The story was an exercise/experiment, to see if could use all the "naughty words" that I generally don't. I doubt I'll write a bunch like this but it was an interesting change.
 
First of all, I applaud your decision to give this a try. I think it's great to do this kind of experiment - it can't hurt to try writing in a different genre or style, and there's usually something to be gained from the experience :)

I realise this is more of a "scene" than a "story" in the typical sense, and lacks the usual focus on characters and plot. From that perspective, if there's one thing that struck me, it's that the scene appears to be told from Sadie's point of view, but a lot of the descriptions seem a little clinical.

For example, something like: "Sadie was surprised to find she wished one hand would go between her legs." It sounds odd. It doesn't have the impact that I think it should. She's experiencing something pretty significant - perspectives changing, horizons broadening, curiosity both slaked and intensified, all that sort of thing... "surprised to find" just doesn't seem enough.

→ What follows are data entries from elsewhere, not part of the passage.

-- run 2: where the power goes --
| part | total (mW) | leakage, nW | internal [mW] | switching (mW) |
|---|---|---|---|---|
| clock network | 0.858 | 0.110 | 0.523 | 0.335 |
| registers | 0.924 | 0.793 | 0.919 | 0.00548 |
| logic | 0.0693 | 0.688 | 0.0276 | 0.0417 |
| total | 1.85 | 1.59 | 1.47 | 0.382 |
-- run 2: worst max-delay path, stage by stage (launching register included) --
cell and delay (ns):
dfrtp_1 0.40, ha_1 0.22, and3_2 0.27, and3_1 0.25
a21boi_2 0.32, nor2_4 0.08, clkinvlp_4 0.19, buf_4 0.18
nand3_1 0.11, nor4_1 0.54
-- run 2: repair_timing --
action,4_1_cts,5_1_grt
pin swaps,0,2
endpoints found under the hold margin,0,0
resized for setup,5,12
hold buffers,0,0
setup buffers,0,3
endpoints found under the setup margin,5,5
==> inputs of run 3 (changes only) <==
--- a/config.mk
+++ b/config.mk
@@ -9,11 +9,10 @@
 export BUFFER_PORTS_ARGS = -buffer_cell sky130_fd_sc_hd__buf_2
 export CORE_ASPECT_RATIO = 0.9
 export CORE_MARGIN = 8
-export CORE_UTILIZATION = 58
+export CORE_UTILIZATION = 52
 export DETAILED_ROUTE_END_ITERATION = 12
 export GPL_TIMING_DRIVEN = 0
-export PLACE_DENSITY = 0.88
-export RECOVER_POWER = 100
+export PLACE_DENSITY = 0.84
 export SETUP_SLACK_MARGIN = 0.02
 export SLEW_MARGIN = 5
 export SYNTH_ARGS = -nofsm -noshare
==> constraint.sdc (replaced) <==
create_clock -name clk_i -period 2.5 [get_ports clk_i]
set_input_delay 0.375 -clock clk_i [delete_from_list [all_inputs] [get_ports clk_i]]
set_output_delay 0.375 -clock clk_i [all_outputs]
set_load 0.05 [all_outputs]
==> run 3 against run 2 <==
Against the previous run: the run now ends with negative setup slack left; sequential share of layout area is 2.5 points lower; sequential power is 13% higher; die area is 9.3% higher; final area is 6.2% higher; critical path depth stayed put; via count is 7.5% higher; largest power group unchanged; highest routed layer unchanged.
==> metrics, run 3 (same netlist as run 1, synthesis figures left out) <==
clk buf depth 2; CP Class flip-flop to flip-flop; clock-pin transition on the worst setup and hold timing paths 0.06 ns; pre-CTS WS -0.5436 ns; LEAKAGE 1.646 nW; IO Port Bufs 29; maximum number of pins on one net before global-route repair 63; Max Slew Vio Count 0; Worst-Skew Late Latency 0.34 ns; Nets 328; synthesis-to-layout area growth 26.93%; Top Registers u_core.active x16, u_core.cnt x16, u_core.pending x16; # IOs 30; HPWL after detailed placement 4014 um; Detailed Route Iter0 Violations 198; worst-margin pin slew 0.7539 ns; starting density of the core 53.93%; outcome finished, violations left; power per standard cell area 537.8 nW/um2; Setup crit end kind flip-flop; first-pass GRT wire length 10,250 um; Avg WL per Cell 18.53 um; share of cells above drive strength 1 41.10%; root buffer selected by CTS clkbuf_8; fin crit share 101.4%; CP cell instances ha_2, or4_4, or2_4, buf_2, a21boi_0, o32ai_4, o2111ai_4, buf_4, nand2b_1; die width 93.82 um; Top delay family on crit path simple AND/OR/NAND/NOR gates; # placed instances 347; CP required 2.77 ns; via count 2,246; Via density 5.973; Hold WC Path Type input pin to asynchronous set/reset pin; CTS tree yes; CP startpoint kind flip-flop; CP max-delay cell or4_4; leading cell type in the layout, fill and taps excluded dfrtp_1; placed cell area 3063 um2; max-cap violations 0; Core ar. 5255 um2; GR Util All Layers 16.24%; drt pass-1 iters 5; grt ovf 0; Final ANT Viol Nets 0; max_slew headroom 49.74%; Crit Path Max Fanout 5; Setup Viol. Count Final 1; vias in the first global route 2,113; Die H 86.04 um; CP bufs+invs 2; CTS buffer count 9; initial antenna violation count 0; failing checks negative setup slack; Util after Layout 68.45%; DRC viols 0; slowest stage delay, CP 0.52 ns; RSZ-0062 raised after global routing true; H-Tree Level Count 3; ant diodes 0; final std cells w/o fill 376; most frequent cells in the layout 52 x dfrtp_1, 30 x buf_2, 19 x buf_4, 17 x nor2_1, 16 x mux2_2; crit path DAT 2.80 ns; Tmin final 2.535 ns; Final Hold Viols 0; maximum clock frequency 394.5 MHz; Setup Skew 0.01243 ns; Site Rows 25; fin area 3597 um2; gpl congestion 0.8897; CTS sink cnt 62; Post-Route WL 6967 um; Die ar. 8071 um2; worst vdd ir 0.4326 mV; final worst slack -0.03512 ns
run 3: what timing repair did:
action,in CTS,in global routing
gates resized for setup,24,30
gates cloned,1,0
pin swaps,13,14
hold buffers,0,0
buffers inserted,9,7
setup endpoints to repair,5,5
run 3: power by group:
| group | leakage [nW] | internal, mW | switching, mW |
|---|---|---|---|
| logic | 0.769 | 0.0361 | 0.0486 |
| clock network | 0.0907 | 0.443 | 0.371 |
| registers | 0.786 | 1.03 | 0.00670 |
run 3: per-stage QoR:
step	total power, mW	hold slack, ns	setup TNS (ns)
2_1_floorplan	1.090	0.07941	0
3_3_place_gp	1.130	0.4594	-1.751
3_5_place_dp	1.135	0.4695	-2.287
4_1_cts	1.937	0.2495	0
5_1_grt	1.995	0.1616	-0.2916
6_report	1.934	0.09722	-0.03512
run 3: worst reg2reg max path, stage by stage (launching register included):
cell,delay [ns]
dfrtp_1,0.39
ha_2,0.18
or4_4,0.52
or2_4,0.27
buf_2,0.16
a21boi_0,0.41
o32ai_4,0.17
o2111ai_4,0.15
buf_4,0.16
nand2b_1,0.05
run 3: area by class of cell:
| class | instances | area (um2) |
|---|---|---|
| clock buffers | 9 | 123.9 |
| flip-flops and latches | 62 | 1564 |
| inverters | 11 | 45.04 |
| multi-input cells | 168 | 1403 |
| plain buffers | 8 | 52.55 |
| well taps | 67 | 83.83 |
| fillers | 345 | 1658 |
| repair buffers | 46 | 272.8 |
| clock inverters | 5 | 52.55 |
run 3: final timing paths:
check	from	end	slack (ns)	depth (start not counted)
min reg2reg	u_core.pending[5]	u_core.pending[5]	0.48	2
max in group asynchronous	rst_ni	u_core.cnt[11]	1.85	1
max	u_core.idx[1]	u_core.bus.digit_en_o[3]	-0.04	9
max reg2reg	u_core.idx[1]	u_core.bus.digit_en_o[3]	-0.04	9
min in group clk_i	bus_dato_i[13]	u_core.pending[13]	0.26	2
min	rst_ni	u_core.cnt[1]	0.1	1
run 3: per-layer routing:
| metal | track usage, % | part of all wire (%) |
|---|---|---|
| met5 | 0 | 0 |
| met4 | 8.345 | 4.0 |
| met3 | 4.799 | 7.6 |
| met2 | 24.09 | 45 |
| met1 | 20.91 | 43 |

Another example: when the other man is brought in, the description that follows seems, again, very matter-of-fact. I think it would help if you picked out little details of the scene and describe them through Sadie's eyes, rather than only broadly describing what's happening.

As for the low votes, it could be that people are used to a particular style from you, and this is too different. Or something else, it's pretty much impossible to say for certain. But I wouldn't worry about that.

Overall, I think you did a great job for something outside your "comfort zone". And I don't mean to sound condescending... I myself have much to learn in this regard!
 
I think kuellar makes some good points and I broadly agree.

You're experimenting with a 'stroke' vignette but don't dwell on the senses, the rise and fall of passion, the 'down and dirty' details. I'm no expert, but it seems the stroke stories that are well received concentrate much more with building and describing the action. The vocabulary is important but is ancillary. Here you seem to be hoping the words alone will carry the erotic message. Just like with character and plot in Romance, readers need to empathize with the players and you, perhaps, use too many characters in a 'scene' to let that happen.
 
Your overall scores are very high. When I read the story, your rating on the story was 4.13, which many of the authors on the site can only dream about achieving. 4.13 is a very respectable rating.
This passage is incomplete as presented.